===== INFORMATION SHOWN

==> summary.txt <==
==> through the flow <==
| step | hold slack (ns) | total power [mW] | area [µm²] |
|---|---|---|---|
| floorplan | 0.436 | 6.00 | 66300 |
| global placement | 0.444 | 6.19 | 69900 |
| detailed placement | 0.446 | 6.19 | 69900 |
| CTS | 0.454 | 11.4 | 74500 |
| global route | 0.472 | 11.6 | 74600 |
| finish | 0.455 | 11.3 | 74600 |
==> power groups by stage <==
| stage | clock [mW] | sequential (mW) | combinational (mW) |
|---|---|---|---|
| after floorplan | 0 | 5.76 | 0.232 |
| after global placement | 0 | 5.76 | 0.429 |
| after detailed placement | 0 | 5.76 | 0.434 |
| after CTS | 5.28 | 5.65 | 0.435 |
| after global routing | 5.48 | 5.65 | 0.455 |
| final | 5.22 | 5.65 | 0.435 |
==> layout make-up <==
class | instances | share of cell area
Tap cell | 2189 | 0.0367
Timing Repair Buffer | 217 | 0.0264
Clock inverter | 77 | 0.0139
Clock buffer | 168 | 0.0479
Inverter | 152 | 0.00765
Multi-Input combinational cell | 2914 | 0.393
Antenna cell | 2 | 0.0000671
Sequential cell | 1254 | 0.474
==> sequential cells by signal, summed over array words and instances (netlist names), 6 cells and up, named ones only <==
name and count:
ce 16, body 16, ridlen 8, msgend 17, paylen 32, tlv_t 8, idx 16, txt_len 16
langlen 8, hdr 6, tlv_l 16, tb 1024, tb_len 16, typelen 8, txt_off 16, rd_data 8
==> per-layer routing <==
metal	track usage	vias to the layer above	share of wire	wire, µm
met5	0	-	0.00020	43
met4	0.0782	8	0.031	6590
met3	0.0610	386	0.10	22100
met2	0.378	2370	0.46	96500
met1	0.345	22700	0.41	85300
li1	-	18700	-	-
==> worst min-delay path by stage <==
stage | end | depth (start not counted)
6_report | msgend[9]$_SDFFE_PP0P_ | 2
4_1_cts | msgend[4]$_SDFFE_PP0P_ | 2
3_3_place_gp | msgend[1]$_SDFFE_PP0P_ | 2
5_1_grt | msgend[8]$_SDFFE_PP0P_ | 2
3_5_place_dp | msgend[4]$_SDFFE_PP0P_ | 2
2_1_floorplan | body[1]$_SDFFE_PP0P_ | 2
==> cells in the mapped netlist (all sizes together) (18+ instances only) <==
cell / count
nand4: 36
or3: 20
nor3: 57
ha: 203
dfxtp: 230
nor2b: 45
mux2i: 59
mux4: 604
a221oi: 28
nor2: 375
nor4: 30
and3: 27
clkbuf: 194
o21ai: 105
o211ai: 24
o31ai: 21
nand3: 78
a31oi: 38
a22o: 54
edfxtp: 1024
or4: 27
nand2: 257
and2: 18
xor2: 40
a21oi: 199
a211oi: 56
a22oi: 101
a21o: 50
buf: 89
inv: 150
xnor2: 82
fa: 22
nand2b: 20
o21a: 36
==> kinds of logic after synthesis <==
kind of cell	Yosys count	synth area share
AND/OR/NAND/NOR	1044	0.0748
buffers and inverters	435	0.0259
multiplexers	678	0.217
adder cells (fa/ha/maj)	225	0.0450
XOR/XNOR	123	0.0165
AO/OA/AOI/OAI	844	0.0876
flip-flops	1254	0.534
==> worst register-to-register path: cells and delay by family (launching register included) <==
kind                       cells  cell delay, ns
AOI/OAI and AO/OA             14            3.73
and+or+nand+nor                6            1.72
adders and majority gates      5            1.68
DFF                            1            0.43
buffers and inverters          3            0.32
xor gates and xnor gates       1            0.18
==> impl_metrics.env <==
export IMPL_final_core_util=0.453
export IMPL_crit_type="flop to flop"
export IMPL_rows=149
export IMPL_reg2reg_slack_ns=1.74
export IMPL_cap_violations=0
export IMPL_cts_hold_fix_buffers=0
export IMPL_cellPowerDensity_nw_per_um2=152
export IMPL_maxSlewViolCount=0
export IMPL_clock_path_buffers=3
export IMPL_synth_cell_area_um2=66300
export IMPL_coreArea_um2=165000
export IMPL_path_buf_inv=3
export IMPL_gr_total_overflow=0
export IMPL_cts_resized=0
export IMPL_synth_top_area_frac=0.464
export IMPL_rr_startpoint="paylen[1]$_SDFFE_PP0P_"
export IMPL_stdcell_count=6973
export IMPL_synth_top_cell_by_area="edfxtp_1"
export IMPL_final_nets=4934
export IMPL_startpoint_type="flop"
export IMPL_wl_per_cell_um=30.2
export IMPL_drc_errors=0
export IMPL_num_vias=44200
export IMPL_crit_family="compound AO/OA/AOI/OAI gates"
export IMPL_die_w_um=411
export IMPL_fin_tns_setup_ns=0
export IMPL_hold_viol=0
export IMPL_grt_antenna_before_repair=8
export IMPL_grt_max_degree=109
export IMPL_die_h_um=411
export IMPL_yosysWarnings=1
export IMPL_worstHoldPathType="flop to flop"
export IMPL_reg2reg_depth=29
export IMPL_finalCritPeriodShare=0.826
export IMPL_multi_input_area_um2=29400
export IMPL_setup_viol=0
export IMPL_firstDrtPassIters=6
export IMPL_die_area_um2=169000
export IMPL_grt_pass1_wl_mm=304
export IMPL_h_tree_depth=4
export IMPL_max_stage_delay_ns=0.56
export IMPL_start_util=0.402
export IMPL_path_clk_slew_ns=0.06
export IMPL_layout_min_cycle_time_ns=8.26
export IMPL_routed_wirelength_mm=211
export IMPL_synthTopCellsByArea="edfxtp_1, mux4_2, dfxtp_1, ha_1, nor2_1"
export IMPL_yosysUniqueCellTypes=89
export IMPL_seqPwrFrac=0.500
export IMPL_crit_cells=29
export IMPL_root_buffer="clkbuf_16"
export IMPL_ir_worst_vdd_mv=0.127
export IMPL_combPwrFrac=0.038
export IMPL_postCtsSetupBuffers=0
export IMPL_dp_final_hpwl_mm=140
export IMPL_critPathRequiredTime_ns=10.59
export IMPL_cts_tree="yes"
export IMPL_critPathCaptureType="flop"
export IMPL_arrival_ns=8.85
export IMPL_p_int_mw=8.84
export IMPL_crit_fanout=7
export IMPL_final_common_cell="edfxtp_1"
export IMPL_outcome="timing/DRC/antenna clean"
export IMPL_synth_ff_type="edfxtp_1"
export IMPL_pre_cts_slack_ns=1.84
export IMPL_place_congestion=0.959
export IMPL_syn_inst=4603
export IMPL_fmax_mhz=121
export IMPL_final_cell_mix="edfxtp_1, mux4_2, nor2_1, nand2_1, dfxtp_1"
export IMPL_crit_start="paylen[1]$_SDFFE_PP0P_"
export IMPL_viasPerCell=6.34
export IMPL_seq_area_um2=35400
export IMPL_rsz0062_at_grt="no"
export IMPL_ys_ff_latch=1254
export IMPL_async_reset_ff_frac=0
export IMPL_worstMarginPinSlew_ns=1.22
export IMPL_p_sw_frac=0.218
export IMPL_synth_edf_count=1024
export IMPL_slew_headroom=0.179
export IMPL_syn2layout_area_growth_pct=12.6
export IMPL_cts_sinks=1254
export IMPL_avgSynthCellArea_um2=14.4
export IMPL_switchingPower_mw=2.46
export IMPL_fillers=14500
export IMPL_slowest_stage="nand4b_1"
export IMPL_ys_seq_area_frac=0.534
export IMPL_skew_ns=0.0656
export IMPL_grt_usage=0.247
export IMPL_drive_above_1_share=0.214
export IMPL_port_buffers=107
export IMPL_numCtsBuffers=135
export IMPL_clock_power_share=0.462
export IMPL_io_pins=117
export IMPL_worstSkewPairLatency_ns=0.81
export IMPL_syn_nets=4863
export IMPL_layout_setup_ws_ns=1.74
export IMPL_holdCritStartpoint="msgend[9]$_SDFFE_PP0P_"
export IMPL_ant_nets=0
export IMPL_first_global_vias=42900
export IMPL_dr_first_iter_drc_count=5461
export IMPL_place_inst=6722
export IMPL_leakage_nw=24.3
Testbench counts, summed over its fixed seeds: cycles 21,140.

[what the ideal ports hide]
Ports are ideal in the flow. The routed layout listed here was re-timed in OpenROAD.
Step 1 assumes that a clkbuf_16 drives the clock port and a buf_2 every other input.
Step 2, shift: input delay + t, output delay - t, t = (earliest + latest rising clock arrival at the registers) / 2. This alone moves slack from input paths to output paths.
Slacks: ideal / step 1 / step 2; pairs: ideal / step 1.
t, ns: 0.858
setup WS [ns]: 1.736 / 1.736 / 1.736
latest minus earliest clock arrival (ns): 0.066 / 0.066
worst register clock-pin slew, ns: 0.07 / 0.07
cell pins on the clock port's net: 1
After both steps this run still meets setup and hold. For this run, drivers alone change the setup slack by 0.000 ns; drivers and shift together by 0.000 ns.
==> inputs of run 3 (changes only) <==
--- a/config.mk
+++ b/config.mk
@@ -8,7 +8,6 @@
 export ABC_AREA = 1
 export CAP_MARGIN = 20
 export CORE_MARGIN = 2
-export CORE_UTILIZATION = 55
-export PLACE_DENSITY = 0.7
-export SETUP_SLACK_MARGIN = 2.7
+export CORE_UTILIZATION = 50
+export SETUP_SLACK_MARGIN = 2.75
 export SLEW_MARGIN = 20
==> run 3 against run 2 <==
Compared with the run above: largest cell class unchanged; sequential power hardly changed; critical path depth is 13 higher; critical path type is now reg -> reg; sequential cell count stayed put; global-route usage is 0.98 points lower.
Source: an optimization exercise on an open RTL-to-GDS flow (aim: a short achievable clock period and few clock cycles per item). Production flows keep margins and buffers that such runs may drop. Only simulation tests tie the RTL to the original design; equivalence was not proved. No activity file was given, so power comes from the tool's default toggle rates.

<file path="flow/design.v">
module pcmq (
    input  wire        clk,
    input  wire        rst,
    input  wire        cmd_valid,
    output wire        cmd_ready,
    input  wire [71:0] cmd_word,
    output wire        rsp_valid,
    input  wire        rsp_ready,
    output wire [71:0] rsp_word
);
    localparam [1:0] PH_IDLE = 2'd0, PH_OPEN = 2'd1, PH_FAULTED = 2'd2;
    localparam       MODE_ENC = 1'b0, MODE_DEC = 1'b1;
    localparam [3:0] ST_OK = 4'h0, ST_INVCFG = 4'h1, ST_INVIN = 4'h2,
                     ST_ABORTED = 4'h3, ST_ILLEGAL = 4'h4;
    localparam [1:0] K_DIRECT = 2'd0, K_QNT = 2'd1, K_DQN = 2'd2;
    localparam integer DEPTH = 8;
    reg        rdy_q;
    reg  [3:0] occ;           
    reg  [2:0] wr_ptr, rd_ptr;
    reg  [3:0] fcnt;          
    reg        rsp_v;
    reg [71:0] fifo [0:DEPTH-1];
    assign cmd_ready = !rst && rdy_q;
    assign rsp_valid = !rst && rsp_v;
    assign rsp_word  = fifo[rd_ptr];
    wire acc = cmd_valid && rdy_q;
    wire del = rsp_ready && rsp_v;
    wire [3:0] occ_n = occ + {3'b0, acc} - {3'b0, del};
    reg        v0;
    reg [71:0] cmd_q;
    reg [1:0]  phase;
    reg        mode;
    reg [5:0]  bd;
    reg [71:0] erep;
    reg [30:0] cm;            
    reg [5:0]  csh;           
    wire [3:0]  op    = cmd_q[71:68];
    wire [2:0]  rsv   = cmd_q[67:65];
    wire        flag  = cmd_q[64];
    wire [63:0] data  = cmd_q[63:0];
    wire [7:0]  top   = cmd_q[71:64];
    wire is_benc = (rsv == 3'b0) && (op == 4'h1) && !flag && (data[63:6] == 58'b0);
    wire is_bdec = (rsv == 3'b0) && (op == 4'h2) && !flag && (data[63:6] == 58'b0);
    wire is_qnt  = (rsv == 3'b0) && (op == 4'h3);
    wire is_dqn  = (rsv == 3'b0) && (op == 4'h4) && (data[63:38] == 26'b0);
    wire is_end  = (rsv == 3'b0) && (op == 4'h5) && !flag && (data == 64'b0);
    wire [5:0]  new_bd   = data[5:0];
    wire        bd_valid = (new_bd >= 6'd2) && (new_bd <= 6'd32);
    reg [30:0] new_m;
    integer i;
    always @(*) begin
        for (i = 0; i < 31; i = i + 1)
            new_m[i] = ({1'b0, new_bd} > (i + 1));
    end
    wire [31:0] m32   = {1'b0, cm};
    reg  [31:0] m_rev;
    always @(*) begin
        for (i = 0; i < 32; i = i + 1)
            m_rev[i] = m32[31 - i];
    end
    wire signed [63:0] s_in  = data;
    wire signed [63:0] pmfix = {m32, 32'b0};
    wire signed [63:0] nmfix = -pmfix;
    wire        s_hi  = s_in > pmfix;
    wire        s_lo  = s_in < nmfix;
    wire [63:0] v_sum = data + {m32, m_rev};
    wire        cinv    = flag;
    wire [5:0]  clen    = data[37:32];
    wire [31:0] cbits   = data[31:0];
    wire [31:0] bmask   = {m32[30:0], 1'b1};                
    wire        code_ok = !cinv && (clen == bd) && ((cbits & ~bmask) == 32'b0);
    reg        v1;
    reg [1:0]  kind1;
    reg [71:0] r1;            
    reg        hi1, lo1;
    reg [30:0] m1;
    reg [5:0]  sh1;
    reg [5:0]  bd1;
    wire [31:0] m1_32 = {1'b0, m1};
    wire [30:0] qa   = r1[63:33];
    wire [32:0] qlow = r1[32:0];
    wire [32:0] qb   = qlow >> sh1;
    wire [31:0] qt   = {1'b0, qa} + qb[31:0];
    wire [31:0] dn   = r1[31:0];
    wire        dnk  = |(dn & ~m1_32);                      
    reg  [31:0] dd;                                         
    always @(*) begin
        for (i = 0; i < 32; i = i + 1)
            dd[i] = m1_32[i] ? dn[i] : !dnk;
    end
    wire [31:0] dnl  = dn << (sh1 - 6'd1);                  
    reg        v2;
    reg [1:0]  kind2;
    reg [71:0] r2;            
    reg        hi2, lo2;
    reg [30:0] a2;
    reg [31:0] t2;
    reg [30:0] m2;
    reg        nk2;
    reg [5:0]  bd2;
    wire [31:0] m2_32 = {1'b0, m2};
    wire        c1    = t2 >= m2_32;
    wire        c2    = t2 >= {m2_32[30:0], 1'b0};
    wire [31:0] qsum  = {1'b0, a2} + {30'b0, c2, c1 & !c2} + {31'b0, c1 & c2};
    wire [31:0] qv    = hi2 ? (m2_32 + 32'd1) : (lo2 ? 32'd0 : qsum);
    wire [63:0] dqv   = {r2[63:32], 32'b0} - {{31{!nk2}}, !nk2, r2[31:0]};
    reg  [71:0] res3;
    always @(*) begin
        case (kind2)
        K_QNT:   res3 = {ST_OK, 3'b0, 1'b0, 26'b0, bd2, qv};
        K_DQN:   res3 = {ST_OK, 3'b0, 1'b0, dqv};
        default: res3 = r2;
        endcase
    end
    always @(posedge clk) begin
        cmd_q <= cmd_word;
        if (v2)
            fifo[wr_ptr] <= res3;
        r2    <= r1;
        kind2 <= kind1;
        hi2   <= hi1;
        lo2   <= lo1;
        a2    <= qa;
        t2    <= qt;
        m2    <= m1;
        bd2   <= bd1;
        nk2   <= dnk;
        if (kind1 == K_DQN)
            r2[63:0] <= {dd, dnl};
        if (rst) begin
            rdy_q  <= 1'b1;
            occ    <= 4'd0;
            wr_ptr <= 3'd0;
            rd_ptr <= 3'd0;
            fcnt   <= 4'd0;
            rsp_v  <= 1'b0;
            v0     <= 1'b0;
            v1     <= 1'b0;
            v2     <= 1'b0;
            phase  <= PH_IDLE;
        end else begin
            occ   <= occ_n;
            rdy_q <= (occ_n < DEPTH);
            v0    <= acc;
            v1    <= v0;
            v2    <= v1;
            if (v2)
                wr_ptr <= wr_ptr + 3'd1;
            if (del)
                rd_ptr <= rd_ptr + 3'd1;
            fcnt  <= fcnt + {3'b0, v2} - {3'b0, del};
            rsp_v <= (fcnt + {3'b0, v2} - {3'b0, del}) != 4'd0;
            if (v0) begin
                kind1 <= K_DIRECT;
                case (phase)
                PH_IDLE: begin
                    if (is_benc || is_bdec) begin
                        mode <= is_bdec ? MODE_DEC : MODE_ENC;
                        bd   <= new_bd;
                        cm   <= new_m;
                        csh  <= 6'd34 - new_bd;
                        if (bd_valid) begin
                            phase <= PH_OPEN;
                            r1    <= {ST_OK, 3'b0, 1'b0, 58'b0, new_bd};
                        end else begin
                            phase <= PH_FAULTED;
                            r1    <= {ST_INVCFG, 3'b0, 1'b0, 58'b0, new_bd};
                            erep  <= {ST_INVCFG, 3'b0, 1'b0, 58'b0, new_bd};
                        end
                    end else begin
                        r1 <= {ST_ILLEGAL, 3'b0, 1'b0, 56'b0, top};
                    end
                end
                PH_OPEN: begin
                    if (is_qnt && mode == MODE_ENC) begin
                        if (flag) begin
                            phase <= PH_FAULTED;
                            r1    <= {ST_INVIN, 3'b0, 1'b1, data};
                            erep  <= {ST_INVIN, 3'b0, 1'b1, data};
                        end else begin
                            kind1 <= K_QNT;
                            r1    <= {8'b0, v_sum};
                        end
                    end else if (is_dqn && mode == MODE_DEC) begin
                        if (code_ok) begin
                            kind1 <= K_DQN;
                            r1    <= {40'b0, cbits};
                        end else begin
                            phase <= PH_FAULTED;
                            r1    <= {ST_INVIN, 3'b0, cinv, 18'b0, bd, 2'b0, clen, cbits};
                            erep  <= {ST_INVIN, 3'b0, cinv, 18'b0, bd, 2'b0, clen, cbits};
                        end
                    end else if (is_end) begin
                        phase <= PH_IDLE;
                        r1    <= 72'b0;
                    end else begin
                        phase <= PH_FAULTED;
                        r1    <= {ST_ILLEGAL, 3'b0, 1'b0, 56'b0, top};
                        erep  <= {ST_ILLEGAL, 3'b0, 1'b0, 56'b0, top};
                    end
                end
                default: begin  
                    if (is_end) begin
                        phase <= PH_IDLE;
                        r1    <= erep;
                    end else begin
                        r1    <= {ST_ABORTED, 3'b0, 1'b0, 64'b0};
                    end
                end
                endcase
            end
        end
        hi1 <= s_hi;
        lo1 <= s_lo;
        m1  <= cm;
        sh1 <= csh;
        bd1 <= bd;
    end
endmodule
</file>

==========

# WHAT IS BEING ASKED
Reprint the data above from the opening line to the line holding "Clock inverter | 77 | 0.0139", inclusive, and nothing else.

# OUTPUT FOR THIS EXERCISE
==> summary.txt <==
==> through the flow <==
| step | hold slack (ns) | total power [mW] | area [µm²] |
|---|---|---|---|
| floorplan | 0.436 | 6.00 | 66300 |
| global placement | 0.444 | 6.19 | 69900 |
| detailed placement | 0.446 | 6.19 | 69900 |
| CTS | 0.454 | 11.4 | 74500 |
| global route | 0.472 | 11.6 | 74600 |
| finish | 0.455 | 11.3 | 74600 |
==> power groups by stage <==
| stage | clock [mW] | sequential (mW) | combinational (mW) |
|---|---|---|---|
| after floorplan | 0 | 5.76 | 0.232 |
| after global placement | 0 | 5.76 | 0.429 |
| after detailed placement | 0 | 5.76 | 0.434 |
| after CTS | 5.28 | 5.65 | 0.435 |
| after global routing | 5.48 | 5.65 | 0.455 |
| final | 5.22 | 5.65 | 0.435 |
==> layout make-up <==
class | instances | share of cell area
Tap cell | 2189 | 0.0367
Timing Repair Buffer | 217 | 0.0264
Clock inverter | 77 | 0.0139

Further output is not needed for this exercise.